Muertes por COVID-19 en Estados Unidos superaron a las de la influenza en 1918

Con el reporte de este lunes, el COVID-19 oficialmente se ha cobrado más vidas que la influenza en 1918, pero esta sigue siendo la más mortífera

Según la Universidad Johns Hopkins, Estados Unidos superó los 675,000 muertos por COVID-19, superando el registro de la influenza de 1918, que es catalogada como la más mortífera de la historia.
Según la Universidad Johns Hopkins, Estados Unidos superó los 675,000 muertos por COVID-19, superando el registro de la influenza de 1918, que es catalogada como la más mortífera de la historia.
Foto: John Moore / Getty Images

Oficialmente la pandemia por COVID-19 ya ha matado a más estadounidenses que el virus de la gripe a principios del siglo pasado. Según la Universidad Johns Hopkins, Estados Unidos pasó los 675,000 decesos por el nuevo coronavirus este lunes.

La pandemia causada por la influenza H1N1 en 1918 es catalogada por los Centros para el Control y Prevención de Enfermedades (CDC) como la más mortífera en la historia de la humanidad. En aquel entonces, se cobró la vida de 50 millones de personas alrededor del mundo y estiman que en Estados Unidos la enfermedad dejó un estimado de 675,000 muertos.

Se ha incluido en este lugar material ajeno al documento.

`src/rtl/l2_rr_arbiter.sv`:
```
// l2_rr_arbiter: registered round-robin arbiter sharing one L2 port
// between the L1 icache and dcache miss paths.
//
// Ports:
//   clk, reset          - clock, synchronous active-high reset
//   i_pmem_*            - icache line-fill request / response
//   d_pmem_*            - dcache fill / writeback request / response
//   l2_mem_*            - registered command to the L2, line back
//   arb_busy            - high whenever a transaction is in flight
//   perf_*              - grant / conflict counters, present only
//                         when L2_ARB_PERF_CNT_EN is defined
module l2_rr_arbiter #(
  parameter int ADDR_WIDTH = 16,
  parameter int LINE_WIDTH = 256,
  parameter int CNT_WIDTH  = 16
) (
  input  logic                  clk,
  input  logic                  reset,
  input  logic                  i_pmem_read,
  input  logic [ADDR_WIDTH-1:0] i_pmem_address,
  output logic [LINE_WIDTH-1:0] i_pmem_rdata,
  output logic                  i_pmem_resp,
  input  logic                  d_pmem_read,
  input  logic                  d_pmem_write,
  input  logic [ADDR_WIDTH-1:0] d_pmem_address,
  input  logic [LINE_WIDTH-1:0] d_pmem_wdata,
  output logic [LINE_WIDTH-1:0] d_pmem_rdata,
  output logic                  d_pmem_resp,
  output logic                  l2_mem_read,
  output logic                  l2_mem_write,
  output logic [ADDR_WIDTH-1:0] l2_mem_address,
  output logic [LINE_WIDTH-1:0] l2_mem_wdata,
  input  logic [LINE_WIDTH-1:0] l2_mem_rdata,
  input  logic                  l2_mem_resp,
  output logic                  arb_busy
`ifdef L2_ARB_PERF_CNT_EN
  ,
  output logic [CNT_WIDTH-1:0]  perf_i_grants,
  output logic [CNT_WIDTH-1:0]  perf_d_grants,
  output logic [CNT_WIDTH-1:0]  perf_conflicts
`endif
);

  typedef enum logic [2:0] {
    IDLE,
    BUSY_I,
    BUSY_D,
    RESP_I,
    RESP_D
  } state_t;

  state_t state_q, state_d;

  logic                  last_d_q;
  logic                  wr_q;
  logic [ADDR_WIDTH-1:0] addr_q;
  logic [LINE_WIDTH-1:0] wdata_q;
  logic [LINE_WIDTH-1:0] ibuf_q;
  logic [LINE_WIDTH-1:0] dbuf_q;

  logic i_req, d_req;
  logic grant_d, grant_i;
  logic idle, busy_cmd;

  assign i_req = i_pmem_read;
  assign d_req = d_pmem_read | d_pmem_write;

  // On a conflict the side that did not win last time goes first.
  assign grant_d = d_req & (~i_req | ~last_d_q);
  assign grant_i = i_req & ~grant_d;

  assign idle     = (state_q == IDLE);
  assign busy_cmd = (state_q == BUSY_I) |
                    (state_q == BUSY_D);

  always_comb begin
    state_d = state_q;
    unique case (state_q)
      IDLE: begin
        if (grant_d)      state_d = BUSY_D;
        else if (grant_i) state_d = BUSY_I;
      end
      BUSY_I: if (l2_mem_resp) state_d = RESP_I;
      BUSY_D: if (l2_mem_resp) state_d = RESP_D;
      RESP_I,
      RESP_D:  state_d = IDLE;
      default: state_d = IDLE;
    endcase
  end

  always_ff @(posedge clk) begin
    if (reset) begin
      state_q  <= IDLE;
      last_d_q <= 1'b0;
      wr_q     <= 1'b0;
      addr_q   <= '0;
      wdata_q  <= '0;
      ibuf_q   <= '0;
      dbuf_q   <= '0;
    end else begin
      state_q <= state_d;
      if (idle && grant_d) begin
        last_d_q <= 1'b1;
        // read wins when both read and write are set
        wr_q     <= ~d_pmem_read;
        addr_q   <= d_pmem_address;
        wdata_q  <= d_pmem_wdata;
      end else if (idle && grant_i) begin
        last_d_q <= 1'b0;
        wr_q     <= 1'b0;
        addr_q   <= i_pmem_address;
      end
      if (state_q == BUSY_I && l2_mem_resp && !wr_q)
        ibuf_q <= l2_mem_rdata;
      if (state_q == BUSY_D && l2_mem_resp && !wr_q)
        dbuf_q <= l2_mem_rdata;
    end
  end

  assign l2_mem_read    = busy_cmd & ~wr_q;
  assign l2_mem_write   = busy_cmd & wr_q;
  assign l2_mem_address = addr_q;
  assign l2_mem_wdata   = wdata_q;

  assign i_pmem_resp  = (state_q == RESP_I);
  assign d_pmem_resp  = (state_q == RESP_D);
  assign i_pmem_rdata = ibuf_q;
  assign d_pmem_rdata = dbuf_q;
  assign arb_busy     = ~idle;

`ifdef L2_ARB_PERF_CNT_EN
  logic conflict;
  assign conflict = idle & i_req & d_req;

  always_ff @(posedge clk) begin
    if (reset) begin
      perf_i_grants  <= '0;
      perf_d_grants  <= '0;
      perf_conflicts <= '0;
    end else begin
      if (idle && grant_i && !(&perf_i_grants))
        perf_i_grants <= perf_i_grants + CNT_WIDTH'(1);
      if (idle && grant_d && !(&perf_d_grants))
        perf_d_grants <= perf_d_grants + CNT_WIDTH'(1);
      if (conflict && !(&perf_conflicts))
        perf_conflicts <= perf_conflicts + CNT_WIDTH'(1);
    end
  end
`endif

endmodule
```
`config.mk`:
```
export PLATFORM = sky130hd
export DESIGN_NAME = l2_rr_arbiter
export DESIGN_NICKNAME = d
export VERILOG_FILES = /design/src/rtl/l2_rr_arbiter.sv
export SDC_FILE = /design/constraint.sdc
export NUM_CORES = 2
export LEC_CHECK = 0
export ABC_AREA = 1
export CORE_AREA = 4 4 527 529
export DETAILED_ROUTE_END_ITERATION = 8
export DIE_AREA = 0 0 531 533
export PLACE_DENSITY_LB_ADDON = 0.15
export SETUP_SLACK_MARGIN = 0.2
export SLEW_MARGIN = 20
export SYNTH_ARGS = -nofsm -noshare
export SYNTH_HDL_FRONTEND = slang
export SYNTH_SLANG_ARGS = --single-unit
```
`constraint.sdc`:
```
create_clock -name clk -period 1.3 [get_ports clk]
set_input_delay 0.13 -clock clk [delete_from_list [all_inputs] [get_ports clk]]
set_output_delay 0.13 -clock clk [all_outputs]
set_load 0.02 [all_outputs]
```
==> flow_summary.ini <==
[global_route]
grt_max_degree = 63
grt_pass1_vias = 32300
antenna_found_initial = 76
grt_pass1_wl_mm = 269
grt_overflow = 0
grt_usage = 0.135

[setup_path]
ff2ff_path_depth = 11
crit_fanout = 3
worstPathRequired_ns = 1.17
r2r_start = state_q[1]
r2r-end = l2_mem_wdata[211]
startpoint_type = flip-flop
end_kind = output pin
critPathArrivalTime_ns = 1.84
crit_type = reg -> out
r2r_setup_slack_ns = -0.52
critPathCapture = l2_mem_read
critPathLaunch = state_q[1]

[die]
die_w_um = 531
num_io_pins = 1339
initial_core_util = 0.100
core.rowCount = 192
core_um2 = 273000
die-height_um = 533
die_area_um2 = 283000

[synthesis]
yosysSeqAreaShare = 0.577
synth_cell_type_count = 22
netlist_top_cells_area = dfxtp_1 (58%), nor2_1 (21%), o21ai_0 (11%), o21ai_1 (3.5%), buf_2 (1.9%)
synth-adder-area-share = 0
synth_compound_area_frac = 0.148
yosys.area.top_type_share = 0.577
netlist_area_um2 = 27400
synth_cells = 3504
yosysTopAreaCell = dfxtp_1
synth.avg_cell_area_um2 = 7.81
ys_warn_count = 0
yosys.area_share.simple = 0.225
synthMuxAreaShare = 0
synth_top_family_by_area = simple AND/OR/NAND/NOR gates
synth_xor_area_frac = 0
syn_nets = 4054
ys_seq_elements = 789

[power]
powerDensity_nw_per_um2 = 2060
p_leak_nw = 24.7
ir_drop_uv = 968

[place]
gp_congestion = 0.843
dp_hpwl_mm = 160
place_area_um2 = 48600
placedCellCount = 8459
io_buffers = 1338
post-place-ws_ns = -0.795

[clock_network]
cts_tree = yes
cts_buffers = 112
h-tree-depth = 3
clock_latency_ns = 0.81
cts.path.max_buffers = 4
path_clk_slew_ns = 0.06
cts_root_buffer = clkbuf_16
clkSinkCount = 789

[finish]
drive_above_1_share = 0.403
fillerInstances = 29900
fin_util = 0.228
final_nets = 6111
final_cell_area_um2 = 62300
finalNonFillerCells = 9261
area_delta_synth_final_pct = 127

[sta]
timing.fmax_mhz = 507
min_period_ns = 1.97
rsz0062_at_grt = true
hold_viol = 0
final.setup_skew_ns = 0.0500
final_max_slew_viol_count = 0
finalHoldWorstSlack_ns = 0.0482
setup_viol = 1577
tightest_slew_ns = 0.385
worst_slack_ns = -0.673
maxSlewHeadroom = 0.742
fin_crit_sh = 1.52

[status]
violations = setup timing
status = complete, but fails checks

[flow_run]
cap_violations = 0

[drt]
wirelength_mm = 211
dr.pass1.iters = 5
drt_iter0_markers = 1286
vias_per_cell = 3.44
wl_per_cell_um = 22.8
via_count = 31900
drtAntennaViolNets = 0
drc = 0

[worst_hold_path]
hp-class = in -> reg
worstHoldPathCells = 3
per-stage QoR:
step | power [W] | setup TNS [ns]
2_1_floorplan | 0.0540 | -11.19
3_3_place_gp | 0.0848 | -444.81
3_5_place_dp | 0.0848 | -443.69
4_1_cts | 0.123 | -405.23
5_1_grt | 0.135 | -538.32
6_report | 0.128 | -389.27
critical path, stage by stage (launching register included):
cell     delay [ns]
dfxtp_4        0.37
buf_6          0.10
nand3_4        0.06
buf_6          0.12
nand2_4        0.07
inv_4          0.04
nor2_4         0.09
buf_6          0.12
buf_12         0.11
report_power, final:
group          switching (W)  leakage (nW)  internal, W
combinational         0.0305          16.1       0.0291
sequential           0.00568          6.74       0.0316
clock                 0.0125          1.80       0.0187
total                 0.0486          24.7       0.0794
how the worst min path moves through the flow:
stage | from | to
floorplan | d_pmem_wdata[100] | l2_mem_wdata[100]
global placement | i_pmem_rdata[214] | i_pmem_rdata[214]
detailed placement | d_pmem_rdata[157] | d_pmem_rdata[157]
CTS | d_pmem_wdata[45] | l2_mem_wdata[45]
global route | d_pmem_wdata[3] | l2_mem_wdata[3]
finish | d_pmem_wdata[3] | l2_mem_wdata[3]
cell type report:
cell class,instances,area [µm²],share of cell area
Antenna cell,30,75.1,0.00121
Clock buffer,168,3380,0.0542
Clock inverter,27,287,0.00460
Inverter,32,224,0.00360
Multi-Input combinational cell,2422,11300,0.181
Sequential cell,789,16700,0.268
Tap cell,3589,4490,0.0721
Timing Repair Buffer,2202,25800,0.415
Timing Repair inverter,2,36.3,0.000583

Similitudes y diferencias pandémicas

Si bien es cierto que el COVID-19 superó ese registro este 2021, la pandemia de principios del siglo pasado sigue siendo la más letal debido a varios factores: menor densidad poblacional en Estados Unidos, esfuerzos en tratamientos no farmacéuticos y la ciencia médica de entonces no estaba preparada para secuenciar y posteriormente crear una vacuna efectiva contra la enfermedad, caso totalmente contrario al tratamiento de la nueva pandemia a nivel mundial.

Stephen Kissler, epidemiólogo de la Escuela de Salud Pública TH Chan de Harvard, dijo a CNN que el mundo actual cometió los mismos errores que en 1918 y en ambos casos pasó factura en puntos clave como la relajación de las medidas restrictivas antes de tiempo, falsa sensación de seguridad entre los adultos jóvenes sanos y depender de medicamentos no aprobados por las autoridades sanitarias.

Una de las diferencias radicales entre las dos pandemias es la vacuna, en aquel entonces no estaba disponible una para combatir a la enfermedad a diferencia de ahora, pero la cuestión es que cerca del 36% de la población en los Estados Unidos no está vacunada, lo que podría tener consecuencias a largo plazo, como nuevas variantes más infecciosas y mortíferas, según los CDC.

No obstante, una similitud entre los dos sucesos pandémicos es que los jóvenes sanos entre 20 y 40 años se consideraron en un principio como “invencibles”, pero fue todo lo contrario, fue esta la población más golpeada en 1918 y lo es ahora con el COVID-19.

“Hemos visto absolutamente, especialmente con el COVID largo, que los jóvenes están lejos de ser invencibles“, dijo Kissler.

La Organización Mundial de la Salud (OMS) define a una pandemia como la propagación mundial de una enfermedad. Sin embargo, no existe una medida exacta para poder determinar cuándo se termina una. Por ejemplo, los CDC documentaron que la influenza por H1N1 afectó a Estados Unidos durante tres olas entre 1918 y 1919, pero el virus siguió circulando por el país por 38 años.

Por esa razón, Kissler apunta que las vacunas son la mejor arma para combatir este y otros tipos de enfermedades. Tanto la OMS como los CDC han alertado que en los próximos años surgirán nuevas variantes del COVID-19 aún cuando la pandemia ya habría “terminado”.

“Esencialmente, lo que hace la vacuna es brindarle su primera y segunda exposición de forma gratuita sin la sintomatología grave de la enfermedad“, concluyó Kissler.